*** Opening Provided data ***

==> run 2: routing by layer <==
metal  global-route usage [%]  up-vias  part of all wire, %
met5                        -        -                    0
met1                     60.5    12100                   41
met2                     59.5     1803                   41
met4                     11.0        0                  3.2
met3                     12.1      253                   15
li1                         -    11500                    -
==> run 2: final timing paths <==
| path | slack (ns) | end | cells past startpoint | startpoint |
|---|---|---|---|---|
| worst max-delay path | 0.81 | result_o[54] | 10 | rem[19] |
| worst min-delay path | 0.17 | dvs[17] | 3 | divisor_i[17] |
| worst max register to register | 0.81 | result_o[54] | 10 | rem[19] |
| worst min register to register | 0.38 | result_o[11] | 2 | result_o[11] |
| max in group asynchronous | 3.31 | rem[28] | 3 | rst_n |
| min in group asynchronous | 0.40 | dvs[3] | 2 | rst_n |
==> config.mk <==
export PLATFORM = sky130hd
export DESIGN_NAME = reorder_buffer_flat
export DESIGN_NICKNAME = d
export VERILOG_FILES = /design/src/rtl/reorder_buffer_pkg.sv /design/src/rtl/reorder_buffer_if.sv /design/src/rtl/rob_storage.sv /design/src/rtl/reorder_buffer.sv /design/src/flat_wrapper.sv
export SDC_FILE = /design/constraint.sdc
export NUM_CORES = 1
export LEC_CHECK = 0
export CAP_MARGIN = 30
export CORE_ASPECT_RATIO = 1.4
export CORE_MARGIN = 8
export CORE_UTILIZATION = 60
export CTS_CLUSTER_SIZE = 12
export DETAILED_ROUTE_END_ITERATION = 12
export PLACE_DENSITY = 0.85
export SYNTH_ARGS = -nofsm -noshare
export SYNTH_HDL_FRONTEND = slang
export SYNTH_HIERARCHICAL = 1
export SYNTH_SLANG_ARGS = --single-unit
export TNS_END_PERCENT = 100
==> constraint.sdc <==
create_clock -name clk -period 7.2 [get_ports clk]
set_input_delay 1.08 -clock clk [delete_from_list [all_inputs] [get_ports clk]]
set_output_delay 1.08 -clock clk [all_outputs]
set_load 0.01 [all_outputs]
==> src/rtl/reorder_buffer_pkg.sv <==
// Shared definitions for the reorder buffer: default widths, depth derivation
// and the bit layout of one packed entry {valid, done, w, dest, value}.
package reorder_buffer_pkg;

  localparam int ID_SIZE_DEFAULT          = 32'sd2;
  localparam int REG_ADDRESS_SIZE_DEFAULT = 32'sd5;
  localparam int REG_SIZE_DEFAULT         = 32'sd32;

  function automatic int rob_depth(input int id_size);
    return 32'sd1 <<< id_size;
  endfunction

  // Packed entry, LSB first: value, dest, w, done, valid
  function automatic int ent_value_lsb();
    return 32'sd0;
  endfunction

  function automatic int ent_dest_lsb(input int dw);
    return dw;
  endfunction

  function automatic int ent_w_bit(input int aw, input int dw);
    return aw + dw;
  endfunction

  function automatic int ent_done_bit(input int aw, input int dw);
    return aw + dw + 32'sd1;
  endfunction

  function automatic int ent_valid_bit(input int aw, input int dw);
    return aw + dw + 32'sd2;
  endfunction

  function automatic int ent_width(input int aw, input int dw);
    return aw + dw + 32'sd3;
  endfunction

endpackage

==> src/rtl/reorder_buffer_if.sv <==
// Decode / execution-unit / register-bank side signals of the reorder buffer.
interface reorder_buffer_if #(
  parameter int REG_ADDRESS_SIZE = reorder_buffer_pkg::REG_ADDRESS_SIZE_DEFAULT,
  parameter int REG_SIZE         = reorder_buffer_pkg::REG_SIZE_DEFAULT,
  parameter int ID_SIZE          = reorder_buffer_pkg::ID_SIZE_DEFAULT
);
  logic                        RB_alloc;
  logic [REG_ADDRESS_SIZE-1:0] RB_alloc_dest;
  logic                        RB_alloc_w;
  logic [ID_SIZE-1:0]          RB_tail;
  logic [ID_SIZE-1:0]          RB_head;
  logic [ID_SIZE:0]            RB_count;
  logic                        RB_stall;
  logic                        RB_alu_valid;
  logic [ID_SIZE-1:0]          RB_alu_id;
  logic [REG_SIZE-1:0]         RB_alu_value;
  logic                        RB_mul_valid;
  logic [ID_SIZE-1:0]          RB_mul_id;
  logic [REG_SIZE-1:0]         RB_mul_value;
  logic                        RB_flush;
  logic [REG_ADDRESS_SIZE-1:0] RB_Wat;
  logic [REG_SIZE-1:0]         RB_Wvalue;
  logic                        RB_We;

  modport master (
    output RB_alloc, RB_alloc_dest, RB_alloc_w,
    output RB_alu_valid, RB_alu_id, RB_alu_value,
    output RB_mul_valid, RB_mul_id, RB_mul_value,
    output RB_flush,
    input  RB_tail, RB_head, RB_count, RB_stall,
    input  RB_Wat, RB_Wvalue, RB_We
  );

  modport slave (
    input  RB_alloc, RB_alloc_dest, RB_alloc_w,
    input  RB_alu_valid, RB_alu_id, RB_alu_value,
    input  RB_mul_valid, RB_mul_id, RB_mul_value,
    input  RB_flush,
    output RB_tail, RB_head, RB_count, RB_stall,
    output RB_Wat, RB_Wvalue, RB_We
  );
endinterface

==> src/rtl/rob_storage.sv <==
// Reorder buffer entry array: one allocate port, two completion ports and a
// head read port returning the packed entry addressed by head_id.
module rob_storage
  import reorder_buffer_pkg::*;
#(
  parameter int AW = REG_ADDRESS_SIZE_DEFAULT,
  parameter int DW = REG_SIZE_DEFAULT,
  parameter int IW = ID_SIZE_DEFAULT,
  localparam int DEPTH = rob_depth(IW),
  localparam int EW    = ent_width(AW, DW)
) (
  input  logic          clk,
  input  logic          reset,
  input  logic          flush,
  input  logic          alloc_en,
  input  logic [IW-1:0] alloc_id,
  input  logic          alloc_w,
  input  logic [AW-1:0] alloc_dest,
  input  logic          alu_valid,
  input  logic [IW-1:0] alu_id,
  input  logic [DW-1:0] alu_value,
  input  logic          mul_valid,
  input  logic [IW-1:0] mul_id,
  input  logic [DW-1:0] mul_value,
  input  logic          commit_en,
  input  logic [IW-1:0] head_id,
  output logic [EW-1:0] head_entry
);
  localparam int VB = ent_valid_bit(AW, DW);
  localparam int DB = ent_done_bit(AW, DW);
  localparam int WB = ent_w_bit(AW, DW);
  localparam int AL = ent_dest_lsb(DW);
  localparam int VL = ent_value_lsb();

  logic [DEPTH-1:0] valid_r, done_r, w_r;
  logic [AW-1:0]    dest_r  [DEPTH];
  logic [DW-1:0]    value_r [DEPTH];
  logic [DEPTH-1:0] alu_hit_s, mul_hit_s;

  // Decode completion IDs into per-entry hits against entries already live
  always_comb begin
    alu_hit_s = '0;
    mul_hit_s = '0;
    for (int i = 0; i < DEPTH; i++) begin
      alu_hit_s[i] = alu_valid && (alu_id == IW'(i)) && valid_r[i];
      mul_hit_s[i] = mul_valid && (mul_id == IW'(i)) && valid_r[i];
    end
  end

  // Entry state: flush beats allocate beats commit beats completion
  always_ff @(posedge clk or negedge reset) begin
    if (!reset) begin
      valid_r <= '0;
      done_r  <= '0;
      w_r     <= '0;
      for (int i = 0; i < DEPTH; i++) begin
        dest_r[i]  <= '0;
        value_r[i] <= '0;
      end
    end else begin
      for (int i = 0; i < DEPTH; i++) begin
        if (flush) begin
          valid_r[i] <= 1'b0;
          done_r[i]  <= 1'b0;
        end else if (alloc_en && (alloc_id == IW'(i))) begin
          valid_r[i] <= 1'b1;
          done_r[i]  <= 1'b0;
          w_r[i]     <= alloc_w;
          dest_r[i]  <= alloc_dest;
        end else if (commit_en && (head_id == IW'(i))) begin
          valid_r[i] <= 1'b0;
          done_r[i]  <= 1'b0;
        end else if (alu_hit_s[i] || mul_hit_s[i]) begin
          done_r[i] <= 1'b1;
        end
        // ALU takes the slot if both units name the same entry
        if (!flush && alu_hit_s[i]) begin
          value_r[i] <= alu_value;
        end else if (!flush && mul_hit_s[i]) begin
          value_r[i] <= mul_value;
        end
      end
    end
  end

  // Pack the head entry for the commit logic
  always_comb begin
    head_entry             = '0;
    head_entry[VB]         = valid_r[head_id];
    head_entry[DB]         = done_r[head_id];
    head_entry[WB]         = w_r[head_id];
    head_entry[AL +: AW]   = dest_r[head_id];
    head_entry[VL +: DW]   = value_r[head_id];
  end
endmodule

==> src/rtl/reorder_buffer.sv <==
// In-order commit controller: allocates entries at the tail, retires completed
// entries from the head one per cycle onto the register-bank write port.
module reorder_buffer
  import reorder_buffer_pkg::*;
#(
  parameter int REG_ADDRESS_SIZE = REG_ADDRESS_SIZE_DEFAULT,
  parameter int REG_SIZE         = REG_SIZE_DEFAULT,
  parameter int ID_SIZE          = ID_SIZE_DEFAULT
) (
  input logic             clk,
  input logic             reset,
  reorder_buffer_if.slave rb
);
  localparam int DEPTH = rob_depth(ID_SIZE);
  localparam int EW    = ent_width(REG_ADDRESS_SIZE, REG_SIZE);
  localparam int VB    = ent_valid_bit(REG_ADDRESS_SIZE, REG_SIZE);
  localparam int DB    = ent_done_bit(REG_ADDRESS_SIZE, REG_SIZE);
  localparam int WB    = ent_w_bit(REG_ADDRESS_SIZE, REG_SIZE);
  localparam int AL    = ent_dest_lsb(REG_SIZE);
  localparam int VL    = ent_value_lsb();

  logic [ID_SIZE-1:0]          head_r, tail_r;
  logic [ID_SIZE:0]            count_r;
  logic                        we_r;
  logic [REG_ADDRESS_SIZE-1:0] wat_r;
  logic [REG_SIZE-1:0]         wvalue_r;
  logic [EW-1:0]               head_entry_s;
  logic                        stall_s, alloc_ok_s, commit_s;

  rob_storage #(.AW(REG_ADDRESS_SIZE), .DW(REG_SIZE), .IW(ID_SIZE)) u_storage (
    .clk        (clk),
    .reset      (reset),
    .flush      (rb.RB_flush),
    .alloc_en   (alloc_ok_s),
    .alloc_id   (tail_r),
    .alloc_w    (rb.RB_alloc_w),
    .alloc_dest (rb.RB_alloc_dest),
    .alu_valid  (rb.RB_alu_valid),
    .alu_id     (rb.RB_alu_id),
    .alu_value  (rb.RB_alu_value),
    .mul_valid  (rb.RB_mul_valid),
    .mul_id     (rb.RB_mul_id),
    .mul_value  (rb.RB_mul_value),
    .commit_en  (commit_s),
    .head_id    (head_r),
    .head_entry (head_entry_s)
  );

  // Stall comes from the count register only, so a same-cycle commit cannot release it
  always_comb begin
    stall_s    = (count_r == (ID_SIZE+1)'(DEPTH));
    alloc_ok_s = rb.RB_alloc && !stall_s;
    commit_s   = head_entry_s[VB] && head_entry_s[DB];
  end

  // Pointers, occupancy and the registered commit write port
  always_ff @(posedge clk or negedge reset) begin
    if (!reset) begin
      head_r   <= '0;
      tail_r   <= '0;
      count_r  <= '0;
      we_r     <= 1'b0;
      wat_r    <= '0;
      wvalue_r <= '0;
    end else if (rb.RB_flush) begin
      head_r  <= '0;
      tail_r  <= '0;
      count_r <= '0;
      we_r    <= 1'b0;
    end else begin
      tail_r  <= tail_r + ID_SIZE'(alloc_ok_s);
      head_r  <= head_r + ID_SIZE'(commit_s);
      count_r <= count_r + (ID_SIZE+1)'(alloc_ok_s) - (ID_SIZE+1)'(commit_s);
      we_r    <= commit_s && head_entry_s[WB];
      if (commit_s) begin
        wat_r    <= head_entry_s[AL +: REG_ADDRESS_SIZE];
        wvalue_r <= head_entry_s[VL +: REG_SIZE];
      end
    end
  end

  assign rb.RB_tail   = tail_r;
  assign rb.RB_head   = head_r;
  assign rb.RB_count  = count_r;
  assign rb.RB_stall  = stall_s;
  assign rb.RB_We     = we_r;
  assign rb.RB_Wat    = wat_r;
  assign rb.RB_Wvalue = wvalue_r;
endmodule

==> src/flat_wrapper.sv <==
// flat-port wrapper written by rule: the top's interface ports become plain ports
module reorder_buffer_flat import reorder_buffer_pkg::*;
#(
  parameter int REG_ADDRESS_SIZE = REG_ADDRESS_SIZE_DEFAULT,
  parameter int REG_SIZE         = REG_SIZE_DEFAULT,
  parameter int ID_SIZE          = ID_SIZE_DEFAULT
)
  (clk, reset, rb_RB_alloc, rb_RB_alloc_dest, rb_RB_alloc_w, rb_RB_alu_valid, rb_RB_alu_id, rb_RB_alu_value, rb_RB_mul_valid, rb_RB_mul_id, rb_RB_mul_value, rb_RB_flush, rb_RB_tail, rb_RB_head, rb_RB_count, rb_RB_stall, rb_RB_Wat, rb_RB_Wvalue, rb_RB_We);
  reorder_buffer_if #(.REG_ADDRESS_SIZE(REG_ADDRESS_SIZE), .REG_SIZE(REG_SIZE), .ID_SIZE(ID_SIZE)) rb_i ();
  input logic clk;
  input logic reset;
  input wire logic [$bits(rb_i.RB_alloc)-1:0] rb_RB_alloc;
  input wire logic [$bits(rb_i.RB_alloc_dest)-1:0] rb_RB_alloc_dest;
  input wire logic [$bits(rb_i.RB_alloc_w)-1:0] rb_RB_alloc_w;
  input wire logic [$bits(rb_i.RB_alu_valid)-1:0] rb_RB_alu_valid;
  input wire logic [$bits(rb_i.RB_alu_id)-1:0] rb_RB_alu_id;
  input wire logic [$bits(rb_i.RB_alu_value)-1:0] rb_RB_alu_value;
  input wire logic [$bits(rb_i.RB_mul_valid)-1:0] rb_RB_mul_valid;
  input wire logic [$bits(rb_i.RB_mul_id)-1:0] rb_RB_mul_id;
  input wire logic [$bits(rb_i.RB_mul_value)-1:0] rb_RB_mul_value;
  input wire logic [$bits(rb_i.RB_flush)-1:0] rb_RB_flush;
  output wire logic [$bits(rb_i.RB_tail)-1:0] rb_RB_tail;
  output wire logic [$bits(rb_i.RB_head)-1:0] rb_RB_head;
  output wire logic [$bits(rb_i.RB_count)-1:0] rb_RB_count;
  output wire logic [$bits(rb_i.RB_stall)-1:0] rb_RB_stall;
  output wire logic [$bits(rb_i.RB_Wat)-1:0] rb_RB_Wat;
  output wire logic [$bits(rb_i.RB_Wvalue)-1:0] rb_RB_Wvalue;
  output wire logic [$bits(rb_i.RB_We)-1:0] rb_RB_We;
  assign rb_i.RB_alloc = rb_RB_alloc;
  assign rb_i.RB_alloc_dest = rb_RB_alloc_dest;
  assign rb_i.RB_alloc_w = rb_RB_alloc_w;
  assign rb_i.RB_alu_valid = rb_RB_alu_valid;
  assign rb_i.RB_alu_id = rb_RB_alu_id;
  assign rb_i.RB_alu_value = rb_RB_alu_value;
  assign rb_i.RB_mul_valid = rb_RB_mul_valid;
  assign rb_i.RB_mul_id = rb_RB_mul_id;
  assign rb_i.RB_mul_value = rb_RB_mul_value;
  assign rb_i.RB_flush = rb_RB_flush;
  assign rb_RB_tail = rb_i.RB_tail;
  assign rb_RB_head = rb_i.RB_head;
  assign rb_RB_count = rb_i.RB_count;
  assign rb_RB_stall = rb_i.RB_stall;
  assign rb_RB_Wat = rb_i.RB_Wat;
  assign rb_RB_Wvalue = rb_i.RB_Wvalue;
  assign rb_RB_We = rb_i.RB_We;
  reorder_buffer #(.REG_ADDRESS_SIZE(REG_ADDRESS_SIZE), .REG_SIZE(REG_SIZE), .ID_SIZE(ID_SIZE)) u_core (.clk(clk), .reset(reset), .rb(rb_i));
endmodule
### config.mk
export PLATFORM = sky130hd
export DESIGN_NAME = uart_bus_master
export DESIGN_NICKNAME = d
export VERILOG_FILES = /design/src/rtl/uart_bus_master.sv
export SDC_FILE = /design/constraint.sdc
export NUM_CORES = 1
export LEC_CHECK = 0
export ABC_AREA = 1
export CAP_MARGIN = 10
export CELL_PAD_IN_SITES_DETAIL_PLACEMENT = 0
export CELL_PAD_IN_SITES_GLOBAL_PLACEMENT = 1
export CORE_MARGIN = 10
export CORE_UTILIZATION = 31
export CTS_BUF_LIST = sky130_fd_sc_hd__clkbuf_16
export DETAILED_ROUTE_END_ITERATION = 8
export MAX_ROUTING_LAYER = met4
export PLACE_DENSITY = 0.73
export SETUP_SLACK_MARGIN = 0.3
export SLEW_MARGIN = 0
export SYNTH_ARGS = -nofsm -noshare
export SYNTH_HDL_FRONTEND = slang
export SYNTH_SLANG_ARGS = --single-unit
### constraint.sdc
create_clock -name clk -period 1.6 [get_ports clk]
set_input_delay 0.48 -clock clk [delete_from_list [all_inputs] [get_ports clk]]
set_output_delay 0.48 -clock clk [all_outputs]
set_load 0.01 [all_outputs]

*** Closing Provided data ***

● **Assignment**:
Would you please reproduce the records above exactly, only from their first line through the line holding "3 | divisor_i[17] |", with both ends included?

● **Solution to the exercise**:
==> run 2: routing by layer <==
metal  global-route usage [%]  up-vias  part of all wire, %
met5                        -        -                    0
met1                     60.5    12100                   41
met2                     59.5     1803                   41
met4                     11.0        0                  3.2
met3                     12.1      253                   15
li1                         -    11500                    -
==> run 2: final timing paths <==
| path | slack (ns) | end | cells past startpoint | startpoint |
|---|---|---|---|---|
| worst max-delay path | 0.81 | result_o[54] | 10 | rem[19] |
| worst min-delay path | 0.17 | dvs[17] | 3 | divisor_i[17] |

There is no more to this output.